Although physicians initially thought that idiopathic pulmonary fibrosis patients would be disproportionately affected by the Covid-19 pandemic due to their respiratory conditions, most of the changes required were related to logistics rather than changes in clinical practice or standards of care.
Pulmonologists from across the seven major markets (7MM: US, France, Germany, Italy, Spain, UK, Japan) were asked to speak on the impact of Covid-19 on continuity of care, trial logistics, and the long-term impact in the idiopathic pulmonary fibrosis space.
Key opinion leaders (KOLs) interviewed by GlobalData indicated that patients’ interest in receiving investigational treatments and working with their own physicians remained unchanged during the pandemic. However, physician ability to continue seeing patients varied by geography. Some physicians reported a full shut-down of facilities to non-Covid-19 patients while others only reported limitations on in-person visits.
Many KOLs stated that sponsors or their individual institutions mandated halting all trial activities during the worst months of the pandemic, especially as many physicians were required in the emergency departments. Although we know of at least one American academic centre that reconfigured the existing space to continue trial activities in a safe environment, our primary research indicates that this was not the norm across all markets and centres.
For those idiopathic pulmonary fibrosis patients who did not require critical care, no major clinical changes were required. In general, physicians have attempted to keep patients on stable doses of their current medications. Furthermore, KOLs reported that the Covid-19 pandemic did not change their decisions on initiating new therapies. KOLs noted that usage of anti-fibrotic does not elevate idiopathic pulmonary fibrosis patients’ risk of contracting Covid-19.

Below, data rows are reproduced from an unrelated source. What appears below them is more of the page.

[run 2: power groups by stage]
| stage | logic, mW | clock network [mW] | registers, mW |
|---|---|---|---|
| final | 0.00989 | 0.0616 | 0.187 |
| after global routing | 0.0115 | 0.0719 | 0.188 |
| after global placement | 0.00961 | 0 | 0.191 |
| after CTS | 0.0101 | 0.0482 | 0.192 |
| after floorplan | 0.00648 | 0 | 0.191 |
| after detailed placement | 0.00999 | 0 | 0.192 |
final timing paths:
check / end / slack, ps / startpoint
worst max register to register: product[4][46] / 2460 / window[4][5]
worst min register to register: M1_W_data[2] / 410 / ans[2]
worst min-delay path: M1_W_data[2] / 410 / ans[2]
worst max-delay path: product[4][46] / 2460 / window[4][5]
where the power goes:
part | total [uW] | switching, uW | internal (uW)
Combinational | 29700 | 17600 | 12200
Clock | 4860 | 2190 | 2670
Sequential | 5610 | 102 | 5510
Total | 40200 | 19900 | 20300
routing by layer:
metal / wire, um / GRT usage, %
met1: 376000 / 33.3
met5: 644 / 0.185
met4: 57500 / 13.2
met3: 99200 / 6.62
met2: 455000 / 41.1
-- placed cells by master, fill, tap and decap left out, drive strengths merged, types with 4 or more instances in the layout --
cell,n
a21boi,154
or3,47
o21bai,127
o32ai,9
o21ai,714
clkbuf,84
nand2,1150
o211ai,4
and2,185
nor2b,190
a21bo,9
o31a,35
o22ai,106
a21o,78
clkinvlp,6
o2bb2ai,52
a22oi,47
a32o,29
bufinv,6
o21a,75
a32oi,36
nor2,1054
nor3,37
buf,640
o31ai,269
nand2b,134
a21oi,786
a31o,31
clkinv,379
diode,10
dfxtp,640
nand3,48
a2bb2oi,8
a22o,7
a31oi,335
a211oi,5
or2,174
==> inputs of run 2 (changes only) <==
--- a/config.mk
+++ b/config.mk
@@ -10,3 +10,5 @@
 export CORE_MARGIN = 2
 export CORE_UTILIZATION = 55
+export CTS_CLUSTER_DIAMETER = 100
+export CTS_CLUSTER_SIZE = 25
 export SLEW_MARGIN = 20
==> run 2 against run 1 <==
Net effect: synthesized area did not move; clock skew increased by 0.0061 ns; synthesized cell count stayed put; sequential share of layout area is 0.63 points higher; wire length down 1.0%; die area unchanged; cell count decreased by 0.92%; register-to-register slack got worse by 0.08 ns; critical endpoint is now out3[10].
Background: an optimization exercise with open tools, aiming at small area. Do not read the settings as production practice.
RTL that was checked went through simulation tests only; none was proved equivalent to the original.
No functional check of the RTL was part of runs 1 to 3 and 5.
Power is estimated from default activity; no workload was simulated. No driver is modelled on the clock port, so clocking that relies on it looks cheaper here than on a real chip.

<file path="constraint.sdc">
create_clock -name core_clock -period 10.0 [get_ports {clk}]
set_input_delay 2.0000 -clock core_clock [delete_from_list [all_inputs] [get_ports {clk}]]
set_output_delay 2.0000 -clock core_clock [all_outputs]
set_load 0.01 [all_outputs]
</file>
<file path="config.mk">
export PLATFORM = sky130hd
export DESIGN_NAME = bpuf_core
export DESIGN_NICKNAME = bpuf_core
export VERILOG_FILES = /design/flow/design.v
export SDC_FILE = /design/flow/constraint.sdc
export NUM_CORES = 8
export LEC_CHECK = 0
export CAP_MARGIN = 40
export CORE_MARGIN = 2
export CORE_UTILIZATION = 40
export GPL_TIMING_DRIVEN = 0
export PLACE_DENSITY = 0.6
export SLEW_MARGIN = 20
export SYNTH_HIERARCHICAL = 1
export SYNTH_MINIMUM_KEEP_SIZE = 0
</file>
<file path="design.v">
module meas_comp
#(
parameter C_IWIDTH = 20
)
(
input       [C_IWIDTH-1:0]  I_comp1,
input       [C_IWIDTH-1:0]  I_comp2,
output                      O_res
);
assign O_res = I_comp1 > I_comp2;
endmodule
module meas_mux
#(
parameter C_INUM = 48,
parameter C_IDWIDTH = 20,
parameter C_ISWIDTH = 6
)
(
input           [C_INUM*C_IDWIDTH-1:0]  I_data,
input           [C_ISWIDTH-1:0]         I_sel,
output          [C_IDWIDTH-1:0]         O_data
);
wire [C_INUM-1:0] S_onehot;
meas_dec #(.C_INUM(C_INUM), .C_ISWIDTH(C_ISWIDTH)) dec(
    .I_sel(I_sel),
    .O_onehot(S_onehot)
);
meas_andor #(.C_INUM(C_INUM), .C_IDWIDTH(C_IDWIDTH)) andor(
    .I_data(I_data),
    .I_onehot(S_onehot),
    .O_data(O_data)
);
endmodule
module meas_dec
#(
parameter C_INUM = 48,
parameter C_ISWIDTH = 6
)
(
input           [C_ISWIDTH-1:0]         I_sel,
output          [C_INUM-1:0]            O_onehot
);
genvar i;
for (i = 0; i < C_INUM; i = i + 1) begin: gen_dec
    assign O_onehot[i] = (I_sel == i);
end
endmodule
module meas_andor
#(
parameter C_INUM = 48,
parameter C_IDWIDTH = 20
)
(
input           [C_INUM*C_IDWIDTH-1:0]  I_data,
input           [C_INUM-1:0]            I_onehot,
output          [C_IDWIDTH-1:0]         O_data
);
localparam C_NG = (C_INUM + 2) / 3;
wire [3*C_NG-1:0] S_sel = {{(3*C_NG-C_INUM){1'b0}}, I_onehot};
genvar b, g;
for (b = 0; b < C_IDWIDTH; b = b + 1) begin: gen_bit
    wire [3*C_NG-1:0] S_bit;
    for (g = 0; g < 3*C_NG; g = g + 1) begin: gen_in
        assign S_bit[g] = (g < C_INUM) ? I_data[g*C_IDWIDTH + b] : 1'b0;
    end
    wire [C_NG-1:0] S_n;
    for (g = 0; g < C_NG; g = g + 1) begin: gen_grp
        meas_ao222n ao(
            .I_a0(S_sel[3*g]),   .I_b0(S_bit[3*g]),
            .I_a1(S_sel[3*g+1]), .I_b1(S_bit[3*g+1]),
            .I_a2(S_sel[3*g+2]), .I_b2(S_bit[3*g+2]),
            .O_y(S_n[g])
        );
    end
    assign O_data[b] = ~(&S_n);
end
endmodule
module meas_ao222n
(
input   I_a0, I_b0, I_a1, I_b1, I_a2, I_b2,
output  O_y
);
assign O_y = ~((I_a0 & I_b0) | (I_a1 & I_b1) | (I_a2 & I_b2));
endmodule
module meas_value
#(
parameter C_L = 6,
parameter C_R = 2,
parameter C_P = 7,
parameter C_DWIDTH = 20
)
(
input       [C_L+1+C_R*C_P:0]   I_data,      
input       [2:0]               I_phase,
input                           I_zero,
output      [C_DWIDTH-1:0]      O_value
);
localparam C_H = C_R * C_P;
wire [C_H-1:0] S_ring = I_data[C_H-1:0];
wire S_c = I_data[C_H];
wire [C_L:0] S_lo = I_data[C_H+1 +: C_L + 1];
wire [C_P-1:0] S_ph;
genvar k;
for (k = 0; k < C_P; k = k + 1) begin: gen_ph
    assign S_ph[k] = (I_phase == k) & ~I_zero;
end
reg [C_H-1:0] S_hi;
integer d, p;
always @(*) begin
    S_hi = 0;
    for (p = 0; p < C_P; p = p + 1)
        for (d = 0; d < C_P; d = d + 1)
            S_hi[d*C_R +: C_R] = S_hi[d*C_R +: C_R] |
                ({C_R{S_ph[p]}} & S_ring[((d + C_P - p) % C_P)*C_R +: C_R]);
end
wire [C_H:0] S_t;
wire [C_H-1:0] S_sum;
genvar j;
for (j = 0; j < C_H; j = j + 1) begin: gen_inc
    if (j % C_R == 0) begin: g_in
        wire S_cin = (j == 0 ? S_lo[C_L] : S_t[j]) | (S_c & S_ph[j / C_R]);
        assign S_sum[j] = S_hi[j] ^ S_cin;
        assign S_t[j+1] = S_hi[j] & S_cin;
    end else begin: g_mid
        assign S_sum[j] = S_hi[j] ^ S_t[j];
        assign S_t[j+1] = S_hi[j] & S_t[j];
    end
end
assign S_t[0] = 1'b0;
assign O_value = {{(C_DWIDTH-C_H-C_L){1'b0}}, S_sum, S_lo[C_L-1:0]};
endmodule
module meas
#(
parameter C_IOSCNUM = 48,
parameter C_IOSCDWIDTH = 20,
parameter C_OIDWIDTH = 24,
parameter C_MEMDATAWIDTH = 8,
parameter C_MEMADDRWIDTH = 10
)
(
input                               I_osc_rst,
input       [C_IOSCNUM-1:0]         I_osc,
input                               I_sclk,
input       [C_MEMDATAWIDTH-1:0]    I_mem_data,
output      [C_MEMADDRWIDTH-1:0]    O_mem_addr,
output reg  [C_OIDWIDTH-1:0]        O_prim_id,
output reg                          O_id_v
);
localparam C_L = 6;
localparam C_R = 2;
localparam C_P = 7;
localparam C_H = C_R * C_P;              
localparam C_W = C_L + 1 + 1 + C_H;      
reg [5:0] S_addr;
reg [1:0] S_sub;
wire S_done = S_addr[5] & S_addr[4] & (S_sub == 2'd0);
always @(posedge I_sclk) begin
    if (!I_osc_rst) begin
        S_addr <= 0;
        S_sub <= 0;
        O_id_v <= 0;
    end else if (!S_done) begin
        if (S_addr[0] | (S_sub == 2'd1))
            S_addr <= S_addr + 1'b1;
        if (!S_addr[0])
            S_sub <= S_sub + 1'b1;
    end else begin
        O_id_v <= 1;
    end
end
assign O_mem_addr = {{(C_MEMADDRWIDTH-6){1'b0}}, S_addr};
reg S_osc_rst_d;
always @(posedge I_sclk) begin
    S_osc_rst_d <= I_osc_rst;
end
wire S_snap = S_osc_rst_d & ~I_osc_rst;
reg [2:0] S_phase;
always @(posedge I_sclk) begin
    S_phase <= (S_phase == C_P - 1) ? 3'd0 : S_phase + 1'b1;
end
wire S_last = (S_phase == C_P - 1);
reg [2:0] S_clr_cnt;
wire S_clearing = (S_clr_cnt != 0);
wire S_xfer = I_osc_rst & S_done & ~O_id_v;
wire S_zero_snap = S_snap & ~(O_id_v & ~S_clearing);
always @(posedge I_sclk) begin
    if (S_xfer | S_zero_snap)
        S_clr_cnt <= C_P;
    else if (S_clearing)
        S_clr_cnt <= S_clr_cnt - 1'b1;
end
reg S_zero;
always @(posedge I_sclk) begin
    if (S_snap)
        S_zero <= S_zero_snap;
end
wire S_take = S_last & ~S_clearing & I_osc_rst;
wire S_keep = ~S_clearing;
wire [C_IOSCNUM*C_W-1:0] S_osc_data;
genvar i, j;
for (i = 0; i < C_IOSCNUM; i = i + 1) begin: gen_meas_osc
    reg S_gated_d;
    reg [C_L:0] S_live;
    reg [C_L:0] S_lo;
    reg [C_H-1:0] S_ring;
    reg S_c;
    wire gated_osc = I_osc_rst & I_osc[i];
    wire [C_L:0] S_t;
    assign S_t[0] = gated_osc & ~S_gated_d;
    for (j = 0; j < C_L; j = j + 1) begin: gen_live
        assign S_t[j+1] = S_t[j] & S_live[j];
    end
    wire [C_R:0] S_tc;
    assign S_tc[0] = S_c;
    for (j = 0; j < C_R; j = j + 1) begin: gen_tap
        assign S_tc[j+1] = S_tc[j] & S_ring[j];
    end
    wire [C_R-1:0] S_digit = {C_R{S_keep}} & (S_ring[C_R-1:0] ^ S_tc[C_R-1:0]);
    always @(posedge I_sclk) begin
        S_gated_d <= gated_osc;
        S_live[C_L-1:0] <= {C_L{I_osc_rst}} & (S_live[C_L-1:0] ^ S_t[C_L-1:0]);
        S_live[C_L] <= I_osc_rst & (S_t[C_L] | (S_live[C_L] & ~S_take));
        if (S_snap)
            S_lo <= S_live;
        S_ring <= {S_digit, S_ring[C_H-1:C_R]};
        S_c <= S_last ? (S_live[C_L] & S_take) : (S_tc[C_R] & S_keep);
    end
    assign S_osc_data[i*C_W +: C_W] = {S_lo, S_c, S_ring};
end
wire [C_W-1:0] S_mux_data;
meas_mux #(.C_INUM(C_IOSCNUM), .C_IDWIDTH(C_W), .C_ISWIDTH(6)) mux(
    .I_data(S_osc_data),
    .I_sel(I_mem_data[5:0]),
    .O_data(S_mux_data)
);
reg [C_W-1:0] S_read;
always @(posedge I_sclk) begin
    S_read <= S_mux_data;
end
wire [2:0] S_phase_prev = (S_phase == 3'd0) ? C_P - 1 : S_phase - 1'b1;
wire [C_IOSCDWIDTH-1:0] S_value;
meas_value #(.C_L(C_L), .C_R(C_R), .C_P(C_P), .C_DWIDTH(C_IOSCDWIDTH)) value(
    .I_data(S_read),
    .I_phase(S_phase_prev),
    .I_zero(S_zero),
    .O_value(S_value)
);
reg [C_IOSCDWIDTH-1:0] S_first;
always @(posedge I_sclk) begin
    S_first <= S_value;
end
wire S_comp;
meas_comp #(.C_IWIDTH(C_IOSCDWIDTH)) comp(
    .I_comp1(S_first),
    .I_comp2(S_value),
    .O_res(S_comp)
);
always @(posedge I_sclk) begin
    if (S_sub == 2'd2 && !S_addr[0])
        O_prim_id <= {O_prim_id[C_OIDWIDTH-2:0], S_comp};
end
endmodule
module control
#(
parameter MODE_BITS = 3,
parameter MEAS_COUNT = 20
)
(
input                               I_clk,
input [MODE_BITS-1:0]               I_mode,
input                               I_start,
input                               I_en,
input                               I_meas_v,
output reg                          O_meas_rst,
output reg                          O_enc_en,
output reg                          O_enc_start,
input                               I_enc_ready,
output reg                          O_dec_en,
output reg                          O_dec_start,
input                               I_dec_ready,
output reg                          O_ready
);
localparam ENCODE = 1;
localparam DECODE = 2;
reg S_start_d;
always @(posedge I_clk) begin
    if (!I_en) begin
        S_start_d <= 0;
    end else begin
        S_start_d <= I_start;
    end
end
reg S_start_up;
always @(posedge I_clk) begin
    if (!I_en) begin
        S_start_up <= 0;
    end else if (S_start_d == 0 && I_start == 1) begin
        S_start_up <= 1;
    end else begin
        S_start_up <= 0;
    end
end
reg [MEAS_COUNT-1:0] S_meas_rst_count;
wire S_count_low_zero = ~|S_meas_rst_count[MEAS_COUNT-2:0];
wire S_count_fb = S_meas_rst_count[MEAS_COUNT-1] ^ S_meas_rst_count[2] ^ S_count_low_zero;
wire S_count_last = S_meas_rst_count[MEAS_COUNT-1] & S_count_low_zero;
always @(posedge I_clk) begin
    if (!I_en) begin
        S_meas_rst_count <= 0;
    end else if (S_start_up) begin
        S_meas_rst_count <= 0;
    end else begin
        S_meas_rst_count <= {S_meas_rst_count[MEAS_COUNT-2:0], S_count_fb};
    end
end
always @(posedge I_clk) begin
    if (!I_en) begin
        O_meas_rst <= 1;
    end else if (S_start_up || S_count_last) begin
        O_meas_rst <= 0;
    end else begin
        O_meas_rst <= 1;
    end
end
reg S_meas_fin;
always @(posedge I_clk) begin
    if (!I_en) begin
        S_meas_fin <= 0;
    end else if (!O_meas_rst) begin
        S_meas_fin <= 0;
    end else if (I_meas_v) begin
        S_meas_fin <= 1;
    end
end
reg start_mode_begin;
always @(posedge I_clk) begin
    if (!I_en) begin
        O_enc_en <= 0;
        O_dec_en <= 0;
        start_mode_begin <= 0;
    end else if (S_meas_fin) begin
        if (I_mode == ENCODE) begin
            O_enc_en <= 1;
        end else if (I_mode == DECODE) begin
            O_dec_en <= 1;
        end
        start_mode_begin <= 1;
    end else begin
        O_dec_en <= 0;
        O_enc_en <= 0;
        start_mode_begin <= 0;
    end
end
always @(posedge I_clk) begin
    if (!I_en) begin
        O_enc_start <= 0;
        O_dec_start <= 0;
    end else if (start_mode_begin) begin
        if (I_mode == ENCODE) begin
            O_enc_start <= 1;
        end else if (I_mode == DECODE) begin
            O_dec_start <= 1;
        end
    end else begin
        O_enc_start <= 0;
        O_dec_start <= 0;
    end
end
always @(posedge I_clk) begin
    if (!I_en) begin
        O_ready <= 0;
    end else if (!S_meas_fin) begin
        O_ready <= 0;
    end else if (I_enc_ready || I_dec_ready) begin
        O_ready <= 1;
    end
end
endmodule
module bpuf_core
(
input           clk,
input           en,
input           start,
input  [2:0]    mode,
input  [47:0]   osc,
input  [7:0]    mem_data,
input           enc_ready,
input           dec_ready,
output [9:0]    mem_addr,
output [23:0]   prim_id,
output          id_v,
output          enc_en,
output          enc_start,
output          dec_en,
output          dec_start,
output          ready
);
wire meas_rst;
control #(.MODE_BITS(3), .MEAS_COUNT(20)) u_con (
    .I_clk(clk),
    .I_mode(mode),
    .I_start(start),
    .I_en(en),
    .I_meas_v(id_v),
    .O_meas_rst(meas_rst),
    .O_enc_en(enc_en),
    .O_enc_start(enc_start),
    .I_enc_ready(enc_ready),
    .O_dec_en(dec_en),
    .O_dec_start(dec_start),
    .I_dec_ready(dec_ready),
    .O_ready(ready)
);
meas #(.C_IOSCNUM(48), .C_IOSCDWIDTH(20), .C_OIDWIDTH(24),
    .C_MEMDATAWIDTH(8), .C_MEMADDRWIDTH(10)) u_meas (
    .I_osc_rst(meas_rst),
    .I_osc(osc),
    .I_sclk(clk),
    .I_mem_data(mem_data),
    .O_mem_addr(mem_addr),
    .O_prim_id(prim_id),
    .O_id_v(id_v)
);
endmodule
</file>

Physicians are divided in opinion on the ultimate impact of Covid-19 on clinical trial conduct and their clinical practice as a whole. One clear long-term impact of Covid-19 on clinical trials is the increased use of telemedicine to see patients more safely and more efficiently in the future. Although some KOLs are confident that Covid-19 cases are under control in their country, others are unsure whether there will be a resurgence in cases in the remainder of 2020 and hope to see clear contingency plans issued by industry sponsors should one occur.